Stored data:
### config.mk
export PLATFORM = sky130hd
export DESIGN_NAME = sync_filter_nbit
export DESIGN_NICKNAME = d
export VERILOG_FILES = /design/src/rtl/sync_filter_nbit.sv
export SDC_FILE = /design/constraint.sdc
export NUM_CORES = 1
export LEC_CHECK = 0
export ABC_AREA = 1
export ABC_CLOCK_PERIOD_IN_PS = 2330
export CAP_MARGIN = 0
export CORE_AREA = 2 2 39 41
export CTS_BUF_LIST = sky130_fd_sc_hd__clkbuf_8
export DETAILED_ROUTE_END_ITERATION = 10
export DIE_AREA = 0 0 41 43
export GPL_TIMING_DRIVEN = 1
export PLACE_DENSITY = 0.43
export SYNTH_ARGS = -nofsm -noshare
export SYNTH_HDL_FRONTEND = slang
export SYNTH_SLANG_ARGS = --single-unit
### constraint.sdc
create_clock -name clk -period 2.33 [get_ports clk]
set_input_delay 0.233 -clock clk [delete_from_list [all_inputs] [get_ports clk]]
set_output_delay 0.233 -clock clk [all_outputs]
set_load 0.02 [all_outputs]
* * *
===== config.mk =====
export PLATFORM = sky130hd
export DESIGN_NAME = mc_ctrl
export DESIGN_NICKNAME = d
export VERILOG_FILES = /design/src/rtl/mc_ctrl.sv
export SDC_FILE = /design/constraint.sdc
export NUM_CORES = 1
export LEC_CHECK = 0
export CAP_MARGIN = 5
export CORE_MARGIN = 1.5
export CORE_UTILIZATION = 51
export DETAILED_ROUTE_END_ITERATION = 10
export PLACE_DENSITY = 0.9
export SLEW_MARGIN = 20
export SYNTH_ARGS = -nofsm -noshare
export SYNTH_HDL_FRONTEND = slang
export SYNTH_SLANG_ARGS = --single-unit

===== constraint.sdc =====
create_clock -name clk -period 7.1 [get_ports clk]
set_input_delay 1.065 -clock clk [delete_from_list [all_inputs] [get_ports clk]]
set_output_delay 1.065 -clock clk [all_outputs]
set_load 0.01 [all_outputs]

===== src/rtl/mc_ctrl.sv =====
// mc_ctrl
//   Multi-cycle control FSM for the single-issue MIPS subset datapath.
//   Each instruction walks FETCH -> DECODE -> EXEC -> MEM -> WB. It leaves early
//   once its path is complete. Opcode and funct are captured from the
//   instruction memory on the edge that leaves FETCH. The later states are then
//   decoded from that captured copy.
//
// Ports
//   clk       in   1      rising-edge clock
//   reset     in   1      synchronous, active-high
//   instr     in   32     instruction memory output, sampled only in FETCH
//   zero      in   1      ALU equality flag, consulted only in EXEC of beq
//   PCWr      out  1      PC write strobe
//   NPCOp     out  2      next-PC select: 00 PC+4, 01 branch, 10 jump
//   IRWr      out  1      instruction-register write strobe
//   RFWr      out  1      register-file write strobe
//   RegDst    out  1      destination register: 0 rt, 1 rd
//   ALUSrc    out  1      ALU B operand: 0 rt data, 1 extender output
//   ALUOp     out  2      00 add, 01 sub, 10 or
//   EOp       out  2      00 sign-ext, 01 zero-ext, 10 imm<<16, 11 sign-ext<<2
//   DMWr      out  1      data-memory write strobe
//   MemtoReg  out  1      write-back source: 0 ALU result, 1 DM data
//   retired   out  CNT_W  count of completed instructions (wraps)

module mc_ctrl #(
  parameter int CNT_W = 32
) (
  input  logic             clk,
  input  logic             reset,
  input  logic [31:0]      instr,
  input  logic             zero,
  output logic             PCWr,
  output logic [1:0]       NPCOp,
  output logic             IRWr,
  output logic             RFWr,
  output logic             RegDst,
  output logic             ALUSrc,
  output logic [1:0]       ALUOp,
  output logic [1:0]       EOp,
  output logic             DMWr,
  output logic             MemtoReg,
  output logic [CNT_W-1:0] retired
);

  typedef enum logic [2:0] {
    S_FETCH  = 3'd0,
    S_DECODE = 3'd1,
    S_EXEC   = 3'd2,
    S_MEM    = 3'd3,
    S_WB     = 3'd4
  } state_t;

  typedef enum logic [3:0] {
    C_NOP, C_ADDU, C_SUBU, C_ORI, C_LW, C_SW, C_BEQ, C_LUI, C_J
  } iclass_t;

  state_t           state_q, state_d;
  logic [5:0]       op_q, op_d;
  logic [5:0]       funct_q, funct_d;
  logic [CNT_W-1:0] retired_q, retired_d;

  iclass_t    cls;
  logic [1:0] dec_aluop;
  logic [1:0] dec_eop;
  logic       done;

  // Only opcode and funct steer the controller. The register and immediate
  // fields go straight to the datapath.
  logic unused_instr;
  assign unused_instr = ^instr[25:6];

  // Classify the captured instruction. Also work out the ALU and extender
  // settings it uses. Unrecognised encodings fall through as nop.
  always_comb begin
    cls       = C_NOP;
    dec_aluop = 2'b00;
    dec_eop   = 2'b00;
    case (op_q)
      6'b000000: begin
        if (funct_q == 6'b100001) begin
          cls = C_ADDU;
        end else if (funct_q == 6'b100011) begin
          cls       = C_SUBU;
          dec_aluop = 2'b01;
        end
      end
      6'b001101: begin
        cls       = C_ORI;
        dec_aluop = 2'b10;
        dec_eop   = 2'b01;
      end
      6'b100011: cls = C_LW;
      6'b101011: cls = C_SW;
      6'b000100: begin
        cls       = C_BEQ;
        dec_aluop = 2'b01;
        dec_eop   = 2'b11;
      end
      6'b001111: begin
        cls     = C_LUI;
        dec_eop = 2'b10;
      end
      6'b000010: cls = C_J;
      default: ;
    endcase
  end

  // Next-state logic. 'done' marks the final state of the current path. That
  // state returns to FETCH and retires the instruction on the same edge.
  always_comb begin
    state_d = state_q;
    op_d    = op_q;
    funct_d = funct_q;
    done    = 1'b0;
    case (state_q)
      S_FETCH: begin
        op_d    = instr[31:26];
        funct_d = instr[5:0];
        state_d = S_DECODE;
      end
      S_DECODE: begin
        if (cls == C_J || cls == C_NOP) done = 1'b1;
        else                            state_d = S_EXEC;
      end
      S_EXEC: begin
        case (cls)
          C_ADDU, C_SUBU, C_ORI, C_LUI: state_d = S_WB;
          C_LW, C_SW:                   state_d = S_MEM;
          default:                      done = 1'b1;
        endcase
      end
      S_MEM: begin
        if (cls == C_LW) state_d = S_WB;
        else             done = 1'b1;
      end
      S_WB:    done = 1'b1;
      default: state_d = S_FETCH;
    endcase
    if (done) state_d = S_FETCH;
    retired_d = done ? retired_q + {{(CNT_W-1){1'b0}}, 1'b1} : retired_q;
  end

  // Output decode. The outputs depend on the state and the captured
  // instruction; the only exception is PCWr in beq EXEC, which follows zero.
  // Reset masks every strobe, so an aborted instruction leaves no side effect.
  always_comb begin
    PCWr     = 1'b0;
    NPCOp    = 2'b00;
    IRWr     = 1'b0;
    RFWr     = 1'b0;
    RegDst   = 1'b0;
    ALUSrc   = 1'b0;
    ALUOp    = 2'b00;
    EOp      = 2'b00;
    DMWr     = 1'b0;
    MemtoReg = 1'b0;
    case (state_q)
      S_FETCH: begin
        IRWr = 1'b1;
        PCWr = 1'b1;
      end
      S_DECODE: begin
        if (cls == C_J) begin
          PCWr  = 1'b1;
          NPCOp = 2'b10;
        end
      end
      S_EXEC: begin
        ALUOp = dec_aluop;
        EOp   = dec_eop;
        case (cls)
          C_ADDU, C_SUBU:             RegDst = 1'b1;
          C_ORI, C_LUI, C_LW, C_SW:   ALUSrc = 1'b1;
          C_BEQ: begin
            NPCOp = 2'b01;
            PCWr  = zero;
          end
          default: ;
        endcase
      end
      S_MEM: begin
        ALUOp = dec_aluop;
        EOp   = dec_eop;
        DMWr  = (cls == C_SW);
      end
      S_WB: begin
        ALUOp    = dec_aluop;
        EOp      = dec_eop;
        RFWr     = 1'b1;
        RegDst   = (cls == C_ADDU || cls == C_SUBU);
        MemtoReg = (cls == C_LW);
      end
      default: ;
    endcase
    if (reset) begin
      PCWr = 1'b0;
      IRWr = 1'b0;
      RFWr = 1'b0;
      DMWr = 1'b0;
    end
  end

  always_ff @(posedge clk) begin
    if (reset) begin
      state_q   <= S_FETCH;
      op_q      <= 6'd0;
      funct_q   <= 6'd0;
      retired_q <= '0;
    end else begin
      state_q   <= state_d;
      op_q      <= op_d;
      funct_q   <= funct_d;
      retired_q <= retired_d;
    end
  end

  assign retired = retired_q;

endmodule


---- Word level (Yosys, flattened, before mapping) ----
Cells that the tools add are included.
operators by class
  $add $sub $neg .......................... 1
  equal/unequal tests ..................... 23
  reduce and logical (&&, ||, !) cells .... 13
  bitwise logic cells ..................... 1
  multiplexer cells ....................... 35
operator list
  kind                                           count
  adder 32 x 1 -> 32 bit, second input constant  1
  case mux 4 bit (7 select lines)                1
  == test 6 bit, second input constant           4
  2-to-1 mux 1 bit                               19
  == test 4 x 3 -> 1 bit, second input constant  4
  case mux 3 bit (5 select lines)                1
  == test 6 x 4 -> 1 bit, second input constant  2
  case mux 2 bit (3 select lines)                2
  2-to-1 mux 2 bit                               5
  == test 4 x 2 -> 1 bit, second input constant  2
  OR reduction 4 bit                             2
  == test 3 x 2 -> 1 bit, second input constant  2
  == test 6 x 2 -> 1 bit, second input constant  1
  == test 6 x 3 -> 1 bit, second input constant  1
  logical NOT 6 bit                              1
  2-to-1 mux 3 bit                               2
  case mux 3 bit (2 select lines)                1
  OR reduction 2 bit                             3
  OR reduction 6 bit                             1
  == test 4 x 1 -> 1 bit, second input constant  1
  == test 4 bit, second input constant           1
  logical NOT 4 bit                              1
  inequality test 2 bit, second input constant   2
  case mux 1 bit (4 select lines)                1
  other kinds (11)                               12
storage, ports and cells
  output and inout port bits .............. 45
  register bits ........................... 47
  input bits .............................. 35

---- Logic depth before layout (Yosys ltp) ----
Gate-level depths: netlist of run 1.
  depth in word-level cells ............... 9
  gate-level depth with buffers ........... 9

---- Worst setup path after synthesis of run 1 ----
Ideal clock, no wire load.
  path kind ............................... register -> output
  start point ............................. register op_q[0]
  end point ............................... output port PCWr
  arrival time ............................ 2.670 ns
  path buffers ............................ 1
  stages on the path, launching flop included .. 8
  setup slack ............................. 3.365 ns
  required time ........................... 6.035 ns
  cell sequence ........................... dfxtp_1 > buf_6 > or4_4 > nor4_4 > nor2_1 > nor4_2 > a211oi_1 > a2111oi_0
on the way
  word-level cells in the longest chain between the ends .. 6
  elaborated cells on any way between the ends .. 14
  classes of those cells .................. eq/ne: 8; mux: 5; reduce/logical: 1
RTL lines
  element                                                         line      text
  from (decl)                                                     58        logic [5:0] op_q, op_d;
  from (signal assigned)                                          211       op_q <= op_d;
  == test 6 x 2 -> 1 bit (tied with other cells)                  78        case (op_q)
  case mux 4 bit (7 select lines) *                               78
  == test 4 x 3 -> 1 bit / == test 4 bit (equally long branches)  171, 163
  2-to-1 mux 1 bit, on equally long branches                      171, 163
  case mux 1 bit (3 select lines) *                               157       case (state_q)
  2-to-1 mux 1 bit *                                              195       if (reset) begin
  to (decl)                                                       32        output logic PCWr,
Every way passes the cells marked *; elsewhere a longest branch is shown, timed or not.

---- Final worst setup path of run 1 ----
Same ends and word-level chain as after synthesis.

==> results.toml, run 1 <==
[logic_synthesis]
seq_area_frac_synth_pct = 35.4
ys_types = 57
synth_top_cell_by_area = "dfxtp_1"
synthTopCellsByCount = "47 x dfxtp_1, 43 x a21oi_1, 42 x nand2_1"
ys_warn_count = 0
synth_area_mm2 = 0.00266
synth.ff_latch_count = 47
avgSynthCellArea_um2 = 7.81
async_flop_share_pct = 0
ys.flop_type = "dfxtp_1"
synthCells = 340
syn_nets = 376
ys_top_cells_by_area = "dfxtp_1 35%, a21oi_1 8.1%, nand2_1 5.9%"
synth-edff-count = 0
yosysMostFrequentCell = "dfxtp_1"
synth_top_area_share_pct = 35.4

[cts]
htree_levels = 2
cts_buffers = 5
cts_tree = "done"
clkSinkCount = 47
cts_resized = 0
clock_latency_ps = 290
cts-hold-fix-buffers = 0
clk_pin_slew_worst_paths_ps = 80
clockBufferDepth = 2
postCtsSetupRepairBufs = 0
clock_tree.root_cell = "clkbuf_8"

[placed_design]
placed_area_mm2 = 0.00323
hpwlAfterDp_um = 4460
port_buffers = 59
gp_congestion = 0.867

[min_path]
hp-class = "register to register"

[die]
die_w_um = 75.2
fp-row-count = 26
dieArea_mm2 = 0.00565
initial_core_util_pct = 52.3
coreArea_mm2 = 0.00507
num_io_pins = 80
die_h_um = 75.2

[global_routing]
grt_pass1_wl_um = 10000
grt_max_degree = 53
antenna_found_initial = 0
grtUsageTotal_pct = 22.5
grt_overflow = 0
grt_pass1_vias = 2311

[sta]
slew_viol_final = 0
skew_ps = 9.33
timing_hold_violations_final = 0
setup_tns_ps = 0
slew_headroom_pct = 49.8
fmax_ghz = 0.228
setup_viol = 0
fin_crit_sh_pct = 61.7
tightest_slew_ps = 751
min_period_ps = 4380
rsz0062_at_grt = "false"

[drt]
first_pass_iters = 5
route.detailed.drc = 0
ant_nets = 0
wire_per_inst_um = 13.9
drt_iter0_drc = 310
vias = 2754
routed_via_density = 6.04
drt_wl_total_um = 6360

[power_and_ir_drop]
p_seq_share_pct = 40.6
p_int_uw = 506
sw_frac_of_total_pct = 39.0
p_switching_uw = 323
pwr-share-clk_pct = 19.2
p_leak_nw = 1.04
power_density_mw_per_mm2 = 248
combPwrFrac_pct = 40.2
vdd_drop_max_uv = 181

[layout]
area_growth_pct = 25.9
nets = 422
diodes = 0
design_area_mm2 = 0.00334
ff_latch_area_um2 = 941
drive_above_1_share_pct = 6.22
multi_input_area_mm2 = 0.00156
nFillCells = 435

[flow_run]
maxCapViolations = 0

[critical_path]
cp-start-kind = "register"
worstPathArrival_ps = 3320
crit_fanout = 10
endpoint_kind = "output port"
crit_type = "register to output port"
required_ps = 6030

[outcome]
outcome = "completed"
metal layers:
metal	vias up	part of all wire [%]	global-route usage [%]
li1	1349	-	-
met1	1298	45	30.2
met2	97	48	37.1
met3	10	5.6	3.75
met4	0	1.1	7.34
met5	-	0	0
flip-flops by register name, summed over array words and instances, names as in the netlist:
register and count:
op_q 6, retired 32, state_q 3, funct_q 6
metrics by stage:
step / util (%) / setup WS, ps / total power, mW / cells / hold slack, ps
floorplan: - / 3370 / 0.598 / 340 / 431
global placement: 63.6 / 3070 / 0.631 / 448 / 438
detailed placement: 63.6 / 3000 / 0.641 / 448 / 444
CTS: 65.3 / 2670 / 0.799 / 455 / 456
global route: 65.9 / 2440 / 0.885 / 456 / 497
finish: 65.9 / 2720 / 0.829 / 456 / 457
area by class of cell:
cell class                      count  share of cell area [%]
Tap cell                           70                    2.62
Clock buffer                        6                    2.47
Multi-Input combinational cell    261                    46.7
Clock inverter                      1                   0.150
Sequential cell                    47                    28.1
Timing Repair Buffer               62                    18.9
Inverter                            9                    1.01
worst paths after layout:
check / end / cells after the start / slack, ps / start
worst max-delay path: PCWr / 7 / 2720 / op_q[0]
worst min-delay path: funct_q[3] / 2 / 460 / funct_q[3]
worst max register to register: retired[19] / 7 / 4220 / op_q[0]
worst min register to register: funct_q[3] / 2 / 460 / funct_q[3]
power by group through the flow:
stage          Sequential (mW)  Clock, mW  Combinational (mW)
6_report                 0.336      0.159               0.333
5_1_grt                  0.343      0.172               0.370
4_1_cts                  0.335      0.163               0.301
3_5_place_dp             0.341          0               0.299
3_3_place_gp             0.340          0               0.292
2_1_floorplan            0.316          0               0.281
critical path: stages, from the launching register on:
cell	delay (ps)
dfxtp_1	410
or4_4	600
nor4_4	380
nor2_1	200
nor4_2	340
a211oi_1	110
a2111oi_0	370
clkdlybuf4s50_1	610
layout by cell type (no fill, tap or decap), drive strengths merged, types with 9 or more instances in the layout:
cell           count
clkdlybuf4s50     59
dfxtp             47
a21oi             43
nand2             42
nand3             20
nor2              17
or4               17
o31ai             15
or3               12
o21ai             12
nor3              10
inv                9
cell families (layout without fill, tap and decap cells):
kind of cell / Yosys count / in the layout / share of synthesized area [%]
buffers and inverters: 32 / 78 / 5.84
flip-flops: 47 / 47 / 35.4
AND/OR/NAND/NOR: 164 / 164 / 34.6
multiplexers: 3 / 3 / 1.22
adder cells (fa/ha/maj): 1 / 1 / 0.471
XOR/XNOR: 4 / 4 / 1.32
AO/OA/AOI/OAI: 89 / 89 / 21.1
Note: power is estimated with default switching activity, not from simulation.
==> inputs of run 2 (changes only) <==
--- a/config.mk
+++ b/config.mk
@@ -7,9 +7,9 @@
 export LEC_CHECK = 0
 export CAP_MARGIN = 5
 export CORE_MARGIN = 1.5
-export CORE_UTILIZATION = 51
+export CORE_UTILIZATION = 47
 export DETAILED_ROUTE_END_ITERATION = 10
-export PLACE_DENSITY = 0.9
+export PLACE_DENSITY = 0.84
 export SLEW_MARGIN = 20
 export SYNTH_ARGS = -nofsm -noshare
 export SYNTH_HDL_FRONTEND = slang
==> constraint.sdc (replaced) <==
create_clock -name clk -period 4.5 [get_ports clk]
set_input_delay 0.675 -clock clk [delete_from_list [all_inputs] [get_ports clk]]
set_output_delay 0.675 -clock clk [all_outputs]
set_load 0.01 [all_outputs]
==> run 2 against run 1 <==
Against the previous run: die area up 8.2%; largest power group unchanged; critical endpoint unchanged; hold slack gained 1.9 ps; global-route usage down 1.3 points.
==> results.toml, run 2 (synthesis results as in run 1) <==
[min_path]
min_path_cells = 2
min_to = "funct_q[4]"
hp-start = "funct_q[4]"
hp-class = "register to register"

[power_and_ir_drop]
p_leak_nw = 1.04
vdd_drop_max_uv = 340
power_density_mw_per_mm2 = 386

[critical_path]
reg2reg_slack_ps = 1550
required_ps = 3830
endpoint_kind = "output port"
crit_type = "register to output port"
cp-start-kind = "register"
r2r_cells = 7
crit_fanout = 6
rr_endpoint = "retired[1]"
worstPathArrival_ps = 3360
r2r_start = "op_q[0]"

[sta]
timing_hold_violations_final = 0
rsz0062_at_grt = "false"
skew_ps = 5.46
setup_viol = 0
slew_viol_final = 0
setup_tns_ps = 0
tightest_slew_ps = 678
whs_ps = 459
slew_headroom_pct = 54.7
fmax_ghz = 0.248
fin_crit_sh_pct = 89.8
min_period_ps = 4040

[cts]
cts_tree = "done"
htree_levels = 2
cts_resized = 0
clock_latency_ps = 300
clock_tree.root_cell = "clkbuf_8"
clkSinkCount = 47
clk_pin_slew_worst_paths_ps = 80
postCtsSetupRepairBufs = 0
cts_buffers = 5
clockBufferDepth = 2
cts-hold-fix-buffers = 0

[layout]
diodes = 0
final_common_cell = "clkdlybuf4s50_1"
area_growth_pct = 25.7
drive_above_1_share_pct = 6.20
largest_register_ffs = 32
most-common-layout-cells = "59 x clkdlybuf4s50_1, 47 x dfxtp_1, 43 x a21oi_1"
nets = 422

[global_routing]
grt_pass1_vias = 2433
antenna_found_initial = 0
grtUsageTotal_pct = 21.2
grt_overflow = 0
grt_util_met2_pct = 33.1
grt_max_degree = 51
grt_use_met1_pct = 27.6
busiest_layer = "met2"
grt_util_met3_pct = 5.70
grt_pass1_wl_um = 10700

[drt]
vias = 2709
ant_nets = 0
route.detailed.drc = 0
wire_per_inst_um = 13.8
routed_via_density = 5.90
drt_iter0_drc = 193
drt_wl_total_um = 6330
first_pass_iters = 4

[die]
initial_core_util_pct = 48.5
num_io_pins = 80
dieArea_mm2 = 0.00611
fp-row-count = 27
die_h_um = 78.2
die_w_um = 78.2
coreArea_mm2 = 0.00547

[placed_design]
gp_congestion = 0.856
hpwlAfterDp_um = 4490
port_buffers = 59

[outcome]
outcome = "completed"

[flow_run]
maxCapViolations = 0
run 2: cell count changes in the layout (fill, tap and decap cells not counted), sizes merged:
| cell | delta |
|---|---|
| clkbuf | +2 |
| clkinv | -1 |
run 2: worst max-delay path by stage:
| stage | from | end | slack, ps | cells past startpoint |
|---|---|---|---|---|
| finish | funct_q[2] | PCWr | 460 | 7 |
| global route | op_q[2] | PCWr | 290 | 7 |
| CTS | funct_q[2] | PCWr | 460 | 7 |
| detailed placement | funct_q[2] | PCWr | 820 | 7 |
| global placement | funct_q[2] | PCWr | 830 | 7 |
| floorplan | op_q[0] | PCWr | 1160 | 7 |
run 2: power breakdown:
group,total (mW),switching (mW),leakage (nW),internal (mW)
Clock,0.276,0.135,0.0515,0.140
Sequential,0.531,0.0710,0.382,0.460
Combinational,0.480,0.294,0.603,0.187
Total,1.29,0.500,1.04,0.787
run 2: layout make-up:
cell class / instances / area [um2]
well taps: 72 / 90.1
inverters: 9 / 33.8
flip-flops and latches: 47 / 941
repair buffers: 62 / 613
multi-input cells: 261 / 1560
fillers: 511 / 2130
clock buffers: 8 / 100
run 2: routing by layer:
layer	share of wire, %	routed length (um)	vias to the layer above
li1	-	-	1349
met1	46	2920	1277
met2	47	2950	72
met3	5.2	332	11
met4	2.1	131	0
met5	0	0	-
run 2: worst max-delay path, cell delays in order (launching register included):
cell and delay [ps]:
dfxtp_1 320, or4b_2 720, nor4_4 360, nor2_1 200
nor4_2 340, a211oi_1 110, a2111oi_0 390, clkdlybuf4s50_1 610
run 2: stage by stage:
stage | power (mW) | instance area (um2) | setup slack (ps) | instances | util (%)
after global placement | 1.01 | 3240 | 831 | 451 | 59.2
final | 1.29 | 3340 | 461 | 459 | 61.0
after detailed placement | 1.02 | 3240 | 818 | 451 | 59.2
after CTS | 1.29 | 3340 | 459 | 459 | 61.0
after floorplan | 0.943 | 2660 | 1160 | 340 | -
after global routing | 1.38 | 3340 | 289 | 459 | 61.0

Prompt:
Once the line with "### config.mk" is found in the records above, print exactly that line and every line after it through the line with "### constraint.sdc".

Answer section:
### config.mk
export PLATFORM = sky130hd
export DESIGN_NAME = sync_filter_nbit
export DESIGN_NICKNAME = d
export VERILOG_FILES = /design/src/rtl/sync_filter_nbit.sv
export SDC_FILE = /design/constraint.sdc
export NUM_CORES = 1
export LEC_CHECK = 0
export ABC_AREA = 1
export ABC_CLOCK_PERIOD_IN_PS = 2330
export CAP_MARGIN = 0
export CORE_AREA = 2 2 39 41
export CTS_BUF_LIST = sky130_fd_sc_hd__clkbuf_8
export DETAILED_ROUTE_END_ITERATION = 10
export DIE_AREA = 0 0 41 43
export GPL_TIMING_DRIVEN = 1
export PLACE_DENSITY = 0.43
export SYNTH_ARGS = -nofsm -noshare
export SYNTH_HDL_FRONTEND = slang
export SYNTH_SLANG_ARGS = --single-unit
### constraint.sdc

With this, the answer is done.